The ruling states: "The judge further stated that the North West Department for Community Safety and Transport did not have the right to simply introduce a  third  party into a private sector. Retrone Road & Traffic Solutions (Pty) Ltd, the appointed distributer, has made no significant investment in the industry and comparatively has little experience in the number plate industry, yet it was given the power to control the number plate industry in the North West Province for the introduction, securitisation and distribution of the proposed new number plate.

"The court also found that from evidence on record, a picture emerged of pre-knowledge of the tender by representatives of Retrone, which lend support to the finding of an ulterior purpose.

"The ruling was welcomed and industry, who is supportive of a national securitised number plate system, trusts that future negotiations would be an open consultation process that would include all relevant role players and the public consumer."

JPSA responds

Howard Dembovsky, National Chairman of the Justice Project South Africa, says: "This ruling is great news, not only for the number plate industry but for North West motorists at large. The North West Provincial Department of Community Safety and Transport has been on a curious mission of changing the number plates required for vehicles registered in the province for some time now and has left no doubt in anyone’s minds that it was engaging in practices of exclusively reserving business for buddies through gross abuses of the legislative processes.

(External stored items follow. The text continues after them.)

$ cat src/lrovr_regs.sv
// Register bank and route decode of a dual-lane 2:1 mux / 1:2 switch.
// Assumes serial port pins and straps are synchronous to clk_i;
// the open-drain data line is resolved outside from sda_oe_o.
`timescale 1ns/1ps
`include "lrovr_params.svh"

// Notes on behaviour
// [RL1] Takeover bit 2 makes lane 1 follow the control field instead of its strap pin.
// [RL2] Takeover bit 1 makes lane 0 follow the control field instead of its strap pin.
// [RL3] Takeover bit 0 makes the activation mode follow the control field, not the pin.
// [RL4] The takeover register resets to zero so the straps govern until software acts.
// [RL5] Lane 1 code in bits 7:6: high bit picks input A over B, low bit output A over B.
// [RL6] Lane 0 code in bits 5:4 uses the same mapping as lane 1.
// [RL7] Activation 00 is normal: no broadcast, routed ports, input terminated; 01 reserved.
// [RL8] Activation 10 is automatic: receiver detection gates the routed output ports, no broadcast.
// [RL9] Activation 11 broadcasts to both outputs of each lane with the input terminated.
// [RL10] The identification register is read only with revision over part code.
// [RL11] Reserved registers keep their values and never alter routing.
module lrovr_regs (
	input  wire logic       clk_i,
	input  wire logic       rst_n_i,
	input  wire logic       scl_i,
	input  wire logic       sda_i,
	output logic            sda_o,
	output logic            sda_oe_o,
	input  wire logic [1:0] lane0_route_pin_i,
	input  wire logic [1:0] lane1_route_pin_i,
	input  wire logic [1:0] activation_pin_i,
	input  wire logic [3:0] rx_detected_i,
	output logic            lane0_input_port_a_o,
	output logic            lane0_input_port_b_o,
	output logic            lane1_input_port_a_o,
	output logic            lane1_input_port_b_o,
	output logic            lane0_output_port_a_o,
	output logic            lane0_output_port_b_o,
	output logic            lane1_output_port_a_o,
	output logic            lane1_output_port_b_o,
	output logic            broadcast_both_outputs_o,
	output lrovr_pkg::lrovr_act_t active_mode_o
);
	import lrovr_pkg::*;

	////////////////////////////////////////////////////////////////////////
	// Serial port edge detection
	logic scl_reg, sda_reg;
	logic scl_rise, scl_fall, start_seen, stop_seen;

	always_ff @(posedge clk_i or negedge rst_n_i) begin
		if (!rst_n_i) begin
			scl_reg <= 1'b1;
			sda_reg <= 1'b1;
		end else begin
			scl_reg <= scl_i;
			sda_reg <= sda_i;
		end
	end

	assign scl_rise   = scl_i & ~scl_reg;
	assign scl_fall   = ~scl_i & scl_reg;
	assign start_seen = scl_i & scl_reg & sda_reg & ~sda_i;
	assign stop_seen  = scl_i & scl_reg & ~sda_reg & sda_i;

	////////////////////////////////////////////////////////////////////////
	// Protocol engine state
	lrovr_state_t state_reg, state_next, after_reg, after_next;
	logic [7:0]   shift_reg, shift_next, ptr_reg, ptr_next;
	logic [3:0]   bits_reg, bits_next;
	logic         drive_reg, drive_next, acked_reg, acked_next;
	logic         wr_en;
	logic [7:0]   rd_data;

	// Next state of the byte engine; start and stop win over bit traffic
	always_comb begin
		state_next = state_reg;
		after_next = after_reg;
		shift_next = shift_reg;
		ptr_next   = ptr_reg;
		bits_next  = bits_reg;
		drive_next = drive_reg;
		acked_next = acked_reg;
		wr_en      = 1'b0;
		if (start_seen) begin
			state_next = LROVR_DEV;
			bits_next  = 4'h0;
			drive_next = 1'b0;
		end else if (stop_seen) begin
			state_next = LROVR_IDLE;
			drive_next = 1'b0;
		end else if (scl_rise) begin
			case (state_reg)
				LROVR_DEV, LROVR_PTR, LROVR_WR: begin
					shift_next = {shift_reg[6:0], sda_i};
					bits_next  = bits_reg + 4'h1;
				end
				LROVR_RD: bits_next = bits_reg + 4'h1;
				LROVR_RACK: acked_next = ~sda_i; // Low means master wants more
				default: ;
			endcase
		end else if (scl_fall) begin
			case (state_reg)
				LROVR_DEV: if (bits_reg == 4'h8) begin
					if (shift_reg[7:1] == `LROVR_SLAVE_ADDR) begin
						state_next = LROVR_ACK;
						drive_next = 1'b1;
						after_next = shift_reg[0] ? LROVR_RD : LROVR_PTR;
					end else begin
						state_next = LROVR_IDLE; // Not our address
					end
				end
				LROVR_PTR: if (bits_reg == 4'h8) begin
					ptr_next   = shift_reg;
					state_next = LROVR_ACK;
					drive_next = 1'b1;
					after_next = LROVR_WR;
				end
				LROVR_WR: if (bits_reg == 4'h8) begin
					wr_en      = 1'b1;
					ptr_next   = ptr_reg + 8'h01;
					state_next = LROVR_ACK;
					drive_next = 1'b1;
				end
				LROVR_ACK: begin
					bits_next  = 4'h0;
					state_next = after_reg;
					drive_next = 1'b0;
					if (after_reg == LROVR_RD) begin
						shift_next = rd_data;
						ptr_next   = ptr_reg + 8'h01;
						drive_next = ~rd_data[7];
					end
				end
				LROVR_RD: begin
					if (bits_reg == 4'h8) begin
						state_next = LROVR_RACK;
						drive_next = 1'b0;
					end else begin
						shift_next = {shift_reg[6:0], 1'b0};
						drive_next = ~shift_reg[6];
					end
				end
				LROVR_RACK: begin
					bits_next = 4'h0;
					if (acked_reg) begin
						state_next = LROVR_RD;
						shift_next = rd_data;
						ptr_next   = ptr_reg + 8'h01;
						drive_next = ~rd_data[7];
					end else begin
						state_next = LROVR_IDLE; // Nack ends the read
					end
				end
				default: ;
			endcase
		end
	end

	// Engine registers
	always_ff @(posedge clk_i or negedge rst_n_i) begin
		if (!rst_n_i) begin
			state_reg <= LROVR_IDLE;
			after_reg <= LROVR_IDLE;
			shift_reg <= 8'h00;
			ptr_reg   <= 8'h00;
			bits_reg  <= 4'h0;
			drive_reg <= 1'b0;
			acked_reg <= 1'b0;
		end else begin
			state_reg <= state_next;
			after_reg <= after_next;
			shift_reg <= shift_next;
			ptr_reg   <= ptr_next;
			bits_reg  <= bits_next;
			drive_reg <= drive_next;
			acked_reg <= acked_next;
		end
	end

	// Open drain: only ever pull low
	assign sda_o    = 1'b0;
	assign sda_oe_o = drive_reg;

	////////////////////////////////////////////////////////////////////////
	// Register storage
	logic [7:0] rsvd_reg [0:6];
	logic [7:0] rsvd_next [0:6];
	logic [7:0] takeover_reg, takeover_next, ctrl_reg, ctrl_next;
	logic [7:0] rsvd_addr [0:6];

	assign rsvd_addr[0] = `LROVR_ADDR_RSVD_4C;
	assign rsvd_addr[1] = `LROVR_ADDR_RSVD_56;
	assign rsvd_addr[2] = `LROVR_ADDR_RSVD_57;
	assign rsvd_addr[3] = `LROVR_ADDR_RSVD_58;
	assign rsvd_addr[4] = `LROVR_ADDR_RSVD_59;
	assign rsvd_addr[5] = `LROVR_ADDR_RSVD_5A;
	assign rsvd_addr[6] = `LROVR_ADDR_RSVD_5B;
	// Write decode and read mux; identification ignores writes
	always_comb begin
		takeover_next = takeover_reg;
		ctrl_next     = ctrl_reg;
		rd_data       = 8'h00; // Unlisted offsets read zero
		for (int i = 0; i < 7; i++) begin
			rsvd_next[i] = rsvd_reg[i];
			if (wr_en && ptr_reg == rsvd_addr[i])
				rsvd_next[i] = shift_reg; // RL11
			if (ptr_reg == rsvd_addr[i])
				rd_data = rsvd_reg[i];
		end
		if (wr_en && ptr_reg == `LROVR_ADDR_TAKEOVER)
			takeover_next = shift_reg & `LROVR_TK_MASK;
		if (wr_en && ptr_reg == `LROVR_ADDR_ROUTE_CTRL)
			ctrl_next = shift_reg & `LROVR_CTRL_MASK;
		case (ptr_reg)
			`LROVR_ADDR_CHIP_ID:    rd_data = {`LROVR_ID_REVISION, `LROVR_ID_PART}; // RL10
			`LROVR_ADDR_TAKEOVER:   rd_data = takeover_reg;
			`LROVR_ADDR_ROUTE_CTRL: rd_data = ctrl_reg;
			default: ;
		endcase
	end

	// Register file flops
	always_ff @(posedge clk_i or negedge rst_n_i) begin
		if (!rst_n_i) begin
			takeover_reg <= `LROVR_RST_TAKEOVER; // RL4
			ctrl_reg     <= `LROVR_RST_ROUTE_CTRL;
			rsvd_reg[0]  <= `LROVR_RST_RSVD_4C;
			rsvd_reg[1]  <= `LROVR_RST_RSVD_56;
			rsvd_reg[2]  <= `LROVR_RST_RSVD_57;
			rsvd_reg[3]  <= `LROVR_RST_RSVD_58;
			rsvd_reg[4]  <= `LROVR_RST_RSVD_59;
			rsvd_reg[5]  <= `LROVR_RST_RSVD_5A;
			rsvd_reg[6]  <= `LROVR_RST_RSVD_5B;
		end else begin
			takeover_reg <= takeover_next;
			ctrl_reg     <= ctrl_next;
			for (int i = 0; i < 7; i++)
				rsvd_reg[i] <= rsvd_next[i];
		end
	end

	////////////////////////////////////////////////////////////////////////
	// Route decode: pin or register source, then per-lane enables
	logic [1:0] lane0_route_choice, lane1_route_choice;
	lrovr_act_t mode;
	logic [9:0] route_next, route_reg;
	logic       bcast_next;

	assign lane1_route_choice = takeover_reg[`LROVR_TK_LANE1_BIT] ?
		ctrl_reg[`LROVR_LANE1_HI:`LROVR_LANE1_LO] : lane1_route_pin_i; // RL1
	assign lane0_route_choice = takeover_reg[`LROVR_TK_LANE0_BIT] ?
		ctrl_reg[`LROVR_LANE0_HI:`LROVR_LANE0_LO] : lane0_route_pin_i; // RL2
	assign mode = lrovr_act_t'(takeover_reg[`LROVR_TK_ACT_BIT] ?
		ctrl_reg[`LROVR_ACT_HI:`LROVR_ACT_LO] : activation_pin_i); // RL3

	// Code bit 1 picks input A, bit 0 picks output A
	// Detect bits line up with the output enables, lane 0 A in bit 3
	// Reserved activation code falls back to normal so a stray code never blanks a lane
	always_comb begin
		bcast_next = (mode == LROVR_ACT_BCAST); // RL9
		route_next = {2'(mode),
			lane0_route_choice[1], ~lane0_route_choice[1],   // RL6
			lane1_route_choice[1], ~lane1_route_choice[1],   // RL5
			lane0_route_choice[0], ~lane0_route_choice[0],
			lane1_route_choice[0], ~lane1_route_choice[0]};
		case (mode)
			LROVR_ACT_BCAST: route_next[3:0] = 4'hF; // RL9
			LROVR_ACT_AUTO:  route_next[3:0] = route_next[3:0] & rx_detected_i; // RL8
			default: ; // RL7
		endcase
	end

	// Outputs come from flops
	always_ff @(posedge clk_i or negedge rst_n_i) begin
		if (!rst_n_i) begin
			route_reg                <= 10'h000;
			broadcast_both_outputs_o <= 1'b0;
		end else begin
			route_reg                <= route_next;
			broadcast_both_outputs_o <= bcast_next;
		end
	end

	assign active_mode_o         = lrovr_act_t'(route_reg[9:8]);
	assign lane0_input_port_a_o  = route_reg[7];
	assign lane0_input_port_b_o  = route_reg[6];
	assign lane1_input_port_a_o  = route_reg[5];
	assign lane1_input_port_b_o  = route_reg[4];
	assign lane0_output_port_a_o = route_reg[3];
	assign lane0_output_port_b_o = route_reg[2];
	assign lane1_output_port_a_o = route_reg[1];
	assign lane1_output_port_b_o = route_reg[0];
endmodule // lrovr_regs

This has now been confirmed by the High Court, and not a minute too soon.

"While JPSA also supports the concept of a 'national securitised number plate system', as has been repeatedly mooted, it is hard not to be concerned that similar attempts to legislate buddies into business as have been displayed by a province with the second lowest (5.06% as at 30 September 2017) registered vehicle population in the country may arise from that idea."

Arrive Alive's Johan Jonck adds: "Even though this is not directly a 'Road Safety Matter' we welcome the approach by the court to consider all the facts and to decide in favour of fair competition and due process, ensuring that the motorists would not have to incur further unnecessary and unjustifiable expenses."